Chinese Foreign Ministry spokeswoman Jiang Yu took a question at a press conference on Tuesday about the disappearance of another dissident. Her response, which quickly pinged around the Chinese online community and its English-language China-watching counterparts, was to blithely assert: "I have not heard of that person."
While standard practice, Ms. Jiang's denial was especially disingenuous in this case, given that the missing man was well-known Australian-Chinese blogger and novelist Yang Hengjun, one of China's most prominent online commentators. Also, Dr. Yang previously spent 20 years working at the same Chinese Foreign Ministry as Ms. Jiang, and the government of Australia had been asking her ministry since Sunday about his whereabouts. (More about Dr. Yang's work here and here.)
Dr. Yang went missing last weekend soon after he tweeted that he was being followed by three strange men at the Guangzhou airport. He subsequently managed to send his sister a coded message that he was having "a long visit with his old friends." Translation: he was being detained and questioned by the secret police. Yesterday, he reportedly made another brief phone call, in which he claimed to be free but in a hospital, and that he had been sick and having mobile phone problems during the unaccounted days. After the Australian government made yet another public demand for consular access following the news of his "release" (raising new questions about whether he was actually free), there were further indications by evening in Beijing that Dr. Yang was going to be leaving China in the coming days.

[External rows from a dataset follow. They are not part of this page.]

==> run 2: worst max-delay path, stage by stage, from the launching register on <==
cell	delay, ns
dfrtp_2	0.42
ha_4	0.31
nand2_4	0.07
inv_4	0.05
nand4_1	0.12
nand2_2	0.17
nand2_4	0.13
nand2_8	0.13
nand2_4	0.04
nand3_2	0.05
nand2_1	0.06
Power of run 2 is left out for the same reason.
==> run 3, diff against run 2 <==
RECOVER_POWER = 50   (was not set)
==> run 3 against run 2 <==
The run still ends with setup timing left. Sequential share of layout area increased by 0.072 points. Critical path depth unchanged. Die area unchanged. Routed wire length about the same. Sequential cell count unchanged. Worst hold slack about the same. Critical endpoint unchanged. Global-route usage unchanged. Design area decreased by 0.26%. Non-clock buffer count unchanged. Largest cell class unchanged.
File: src/rtl/pc_pkg.sv
// Shared definitions for the fetch PC unit: default widths, the sequential
// PC step and the fetch FSM state encoding.
package pc_pkg;

  localparam int ADDR_W_DEF  = 64;
  localparam int INST_W_DEF  = 32;
  localparam int PC_STEP_DEF = 4;

  localparam logic [1:0] ST_BOOT  = 2'd0;
  localparam logic [1:0] ST_FETCH = 2'd1;
  localparam logic [1:0] ST_HOLD  = 2'd2;

  // A resolved control-flow report only redirects when it was taken.
  function automatic logic is_redirect(input logic valid, input logic taken);
    return valid & taken;
  endfunction

endpackage

File: src/rtl/branch_target_calc.sv
// Redirect target: register target for BR, otherwise branch PC plus the
// word-scaled sign-extended immediate. Wraps modulo 2^ADDR_W.
module branch_target_calc import pc_pkg::*; #(
  parameter int ADDR_W = ADDR_W_DEF
) (
  input  logic              br_reg_i,
  input  logic [ADDR_W-1:0] br_pc_i,
  input  logic [63:0]       ext_imm_i,
  input  logic [ADDR_W-1:0] reg_target_i,
  output logic [ADDR_W-1:0] target_o
);

  logic [63:0] offset;

  // Immediates count instructions; scale to bytes (low two bits become zero).
  assign offset   = ext_imm_i << 2;
  assign target_o = br_reg_i ? reg_target_i : br_pc_i + offset[ADDR_W-1:0];

endmodule

File: src/rtl/fetch_pc_unit.sv
// Fetch PC unit: owns the PC, fetches over a req/ack memory handshake and
// holds one instruction for decode. Taken branches redirect the PC; a fetch
// in flight during a redirect is completed and its data dropped.
// Optional FETCH_PERF_CNT_EN adds fetch_count / flush_count outputs.
module fetch_pc_unit import pc_pkg::*; #(
  parameter int ADDR_W  = ADDR_W_DEF,
  parameter int INST_W  = INST_W_DEF,
  parameter int PC_STEP = PC_STEP_DEF
) (
  input  logic              CLK,
  input  logic              resetl,
  input  logic [ADDR_W-1:0] StartPC,
  output logic              imem_req,
  output logic [ADDR_W-1:0] imem_addr,
  input  logic              imem_ack,
  input  logic [INST_W-1:0] imem_data,
  output logic              inst_valid,
  output logic [INST_W-1:0] inst,
  output logic [ADDR_W-1:0] inst_pc,
  input  logic              inst_ready,
  input  logic              br_valid,
  input  logic              br_taken,
  input  logic              br_reg,
  input  logic [ADDR_W-1:0] br_pc,
  input  logic [63:0]       ExtImm,
  input  logic [ADDR_W-1:0] RegTarget
`ifdef FETCH_PERF_CNT_EN
  ,
  output logic [31:0]       fetch_count,
  output logic [31:0]       flush_count
`endif
);

  logic [1:0]        state_q, state_d;
  logic [ADDR_W-1:0] pc_q, pc_d;
  logic [INST_W-1:0] inst_q, inst_d;
  logic [ADDR_W-1:0] inst_pc_q, inst_pc_d;
  logic              drop_q, drop_d;
  logic [ADDR_W-1:0] drop_addr_q, drop_addr_d;
  logic [ADDR_W-1:0] target;
  logic              redirect;

  branch_target_calc #(.ADDR_W(ADDR_W)) u_tgt (
    .br_reg_i     (br_reg),
    .br_pc_i      (br_pc),
    .ext_imm_i    (ExtImm),
    .reg_target_i (RegTarget),
    .target_o     (target)
  );

  // Redirects arriving before the PC is loaded from StartPC are ignored.
  assign redirect = (state_q != ST_BOOT) && is_redirect(br_valid, br_taken);

  assign imem_req   = (state_q == ST_FETCH);
  // While a killed request is outstanding the address must stay on the old PC.
  assign imem_addr  = drop_q ? drop_addr_q : pc_q;
  assign inst_valid = (state_q == ST_HOLD);
  assign inst       = inst_q;
  assign inst_pc    = inst_pc_q;

  // Next-state logic for the fetch FSM, PC and held instruction.
  always_comb begin
    state_d     = state_q;
    pc_d        = pc_q;
    inst_d      = inst_q;
    inst_pc_d   = inst_pc_q;
    drop_d      = drop_q;
    drop_addr_d = drop_addr_q;
    case (state_q)
      ST_BOOT: begin
        pc_d    = StartPC;
        state_d = ST_FETCH;
      end
      ST_FETCH: begin
        if (redirect) begin
          pc_d = target;
          if (imem_ack) begin
            drop_d = 1'b0;
          end else begin
            drop_d = 1'b1;
            if (!drop_q) drop_addr_d = pc_q;
          end
        end else if (imem_ack) begin
          if (drop_q) begin
            drop_d = 1'b0;
          end else begin
            inst_d    = imem_data;
            inst_pc_d = pc_q;
            pc_d      = pc_q + ADDR_W'(PC_STEP);
            state_d   = ST_HOLD;
          end
        end
      end
      ST_HOLD: begin
        if (redirect) begin
          pc_d    = target;
          state_d = ST_FETCH;
        end else if (inst_ready) begin
          state_d = ST_FETCH;
        end
      end
      default: state_d = ST_BOOT;
    endcase
  end

  // State registers, cleared asynchronously.
  always_ff @(posedge CLK or negedge resetl) begin
    if (!resetl) begin
      state_q     <= ST_BOOT;
      pc_q        <= '0;
      inst_q      <= '0;
      inst_pc_q   <= '0;
      drop_q      <= 1'b0;
      drop_addr_q <= '0;
    end else begin
      state_q     <= state_d;
      pc_q        <= pc_d;
      inst_q      <= inst_d;
      inst_pc_q   <= inst_pc_d;
      drop_q      <= drop_d;
      drop_addr_q <= drop_addr_d;
    end
  end

`ifdef FETCH_PERF_CNT_EN
  logic [31:0] fetch_cnt_q, flush_cnt_q;

  // Accepted-instruction and redirect counters, free-running and wrapping.
  always_ff @(posedge CLK or negedge resetl) begin
    if (!resetl) begin
      fetch_cnt_q <= '0;
      flush_cnt_q <= '0;
    end else begin
      if (inst_valid && inst_ready && !redirect) fetch_cnt_q <= fetch_cnt_q + 32'd1;
      if (redirect) flush_cnt_q <= flush_cnt_q + 32'd1;
    end
  end

  assign fetch_count = fetch_cnt_q;
  assign flush_count = flush_cnt_q;
`endif

endmodule

File: config.mk
export PLATFORM = sky130hd
export DESIGN_NAME = fetch_pc_unit
export DESIGN_NICKNAME = d
export VERILOG_FILES = /design/src/rtl/pc_pkg.sv /design/src/rtl/branch_target_calc.sv /design/src/rtl/fetch_pc_unit.sv
export SDC_FILE = /design/constraint.sdc
export NUM_CORES = 1
export LEC_CHECK = 0
export BUFFER_PORTS_ARGS = -buffer_cell sky130_fd_sc_hd__buf_2
export CAP_MARGIN = 20
export CORE_ASPECT_RATIO = 1.1
export CORE_MARGIN = 5
export CORE_UTILIZATION = 30
export CTS_CLUSTER_SIZE = 30
export DETAILED_ROUTE_END_ITERATION = 16
export GPL_ROUTABILITY_DRIVEN = 0
export PLACE_DENSITY_LB_ADDON = 0.2
export SYNTH_ARGS = -nofsm -noshare
export SYNTH_HDL_FRONTEND = slang
export SYNTH_HIERARCHICAL = 1
export SYNTH_SLANG_ARGS = --single-unit
File: constraint.sdc
create_clock -name CLK -period 3.4 [get_ports CLK]
set_clock_uncertainty 0.2 [all_clocks]
set_input_delay 0.51 -clock CLK [delete_from_list [all_inputs] [get_ports CLK]]
set_output_delay 0.51 -clock CLK [all_outputs]
set_load 0.02 [all_outputs]
After elaboration in Yosys (flattened, before gate mapping)
Cells that the tools add are included.
- $add $sub $neg: 2
- bitwise gates (word level): 4
- mux-type cells: 16
- reductions and logical operators: 10
- eq/ne operators: 9
- operators by type and width (kind ; number):
    $mux W64 ; 6
    $pmux W64 S3 ; 1
    $add A64 B3 Y64 const B ; 1
    $add A64 B64 Y64 ; 1
    $reduce_and A4 Y1 ; 3
    $mux W2 ; 5
    $ne A3 B1 Y1 const B ; 2
    $pmux W2 S3 ; 1
    $ne A2 B1 Y1 const B ; 2
    $ne A2 B2 Y1 const B ; 2
    $reduce_bool A2 Y1 ; 2
    $mux W1 ; 3
    $ne A3 B2 Y1 const B ; 1
    $not A1 Y1 ; 3
    $reduce_and A3 Y1 ; 1
    $reduce_bool A3 Y1 ; 1
    $eq A2 B1 Y1 const B ; 1
    $eq A2 B2 Y1 const B ; 1
    $logic_not A2 Y1 ; 1
    $reduce_and A2 Y1 ; 1
    $and A1 B1 Y1 ; 1
    $logic_and A1 B1 Y1 ; 1
- logic and storage cells: 47
- flip-flop bits (word level): 227
- bits of input ports: 295
- output and inout bits: 162

Logic depth before layout (Yosys ltp)
Gate-level depths: netlist of the first run.
- depth in word-level cells: 5
- gate-level depth with buffers: 16
- gate-level depth less buffers: 16

Hierarchy
Netlist of the first run, hierarchy kept.
- by module, submodules not included (module ; area each (um^2) ; seq. area each (um^2) ; cells an instance ; times used):
    fetch_pc_unit ; 11997.8 ; 5680.4 ; 1145 ; 1
    branch_target_calc ; 4229.1 ; 0.0 ; 666 ; 1

Worst setup path after synthesis of the first run
No wires, ideal clock.
- path kind: input-to-reg
- start point: input port br_pc[2]
- end point: register pc_q[60]
- slack: -0.382 ns
- cell stages on the path: 16
- required time: 3.072 ns
- arrival time: 3.455 ns
- library setup time: 0.128 ns
- path through: ha_1 fa_1 a211oi_1 o21bai_1 a221oi_2 nand4_1 a221oi_2 a22oi_2 a21o_1 a311oi_1 a41o_1 a21oi_1 nand3_1 a21oi_1 a21oi_1 o21ai_0
- cells in the longest elaborated chain, start to end: 4
- RTL lines (element ; line ; source):
    from (decl) ; fetch_pc_unit.sv:24 ; input logic [ADDR_W-1:0] br_pc,
    $add A64 B64 Y64 (*) ; branch_target_calc.sv:17 ; assign target_o = br_reg_i ? reg_target_i : br_pc_i + offset[ADDR_W-1:0];
    $mux W64 (*) ; branch_target_calc.sv:17 ;
    net target[60] ; fetch_pc_unit.sv:40 ; logic [ADDR_W-1:0] target;
    $mux W64, on equally long branches ; fetch_pc_unit.sv:95, fetch_pc_unit.sv:75 ;
    $pmux W64 S3 (*) ; fetch_pc_unit.sv:69 ; case (state_q)
    to (signal assigned) ; fetch_pc_unit.sv:117 ; pc_q <= pc_d;
    to (decl) ; fetch_pc_unit.sv:35 ; logic [ADDR_W-1:0] pc_q, pc_d;
Mark *: on every way through the listed nets, which the timed path passes. The rest lies on a longest branch. The select of a mux whose other input is x is not followed.
A chain may end at the register's enable or synchronous reset.

Worst setup path after layout of the first run
- start point: input port ExtImm[0]
- end point: register pc_q[60]
- cells in the longest elaborated chain, start to end: 4
- RTL lines (element ; line ; source):
    from (decl) ; fetch_pc_unit.sv:25 ; input logic [63:0] ExtImm,
    $add A64 B64 Y64 (*) ; branch_target_calc.sv:17 ;
    $mux W64 (*) ; branch_target_calc.sv:17 ;
    net target[60] ; fetch_pc_unit.sv:40 ;
    $mux W64, on equally long branches ; fetch_pc_unit.sv:95, fetch_pc_unit.sv:75 ;
    $pmux W64 S3 (*) ; fetch_pc_unit.sv:69 ;
Marked as above.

If true, Dr. Yang can be considered one of the lucky ones, whose celebrity, connections, and foreign passport seem to have ensured him a fate no worse than involuntary exile. We likely won't know the details of what transpired over the past week until he is on Australian soil but his many Chinese and Western friends are now breathing a sigh of relief that he seems likely to come out of this relatively unscathed.
The same cannot be said of two of his fellow bloggers, Ran Yunfei and Chen Wei, both of Sichuan province. After five weeks in unacknowledged custody, they were formally charged this week with "incitement to subvert state power," the same thought crime that Nobel Peace Prize Winner Liu Xiaobo and dozens of other dissidents have been charged with or imprisoned for committing. Yang's bizarre disappearance and the charges against Ran and Chen fit squarely within a sweeping crackdown on activists across China. Since February, dozens of lawyers, writers, journalists and activists have been detained, disappeared or charged with serious crimes. The ChinaGeeks website has compiled a helpful, if admittedly incomplete, list of recent disappearances and detentions. This list is populated with both little known activists and high profile ones, such as Teng Biao, arguably one of China's most well known weiquan or rights lawyers, who disappeared in mid-February along with fellow lawyer Jiang Tianyong. While this surge in recent cases appears to be part of the authorities' paranoid response to the so-called "Jasmine Revolution," it should be seen more accurately as the intensification of a crackdown on dissent that has been gaining steam over the past 2-3 years. This crackdown has been marked by a number of high profile dissidents and activists who first disappeared for months then were later given heavy prison sentences for political activities. The most famous of these is Nobel laureate Liu Xiaobo, whose year-long disappearance finally ended with a kangaroo court proceeding and an 11-year prison sentence on Christmas Eve 2009.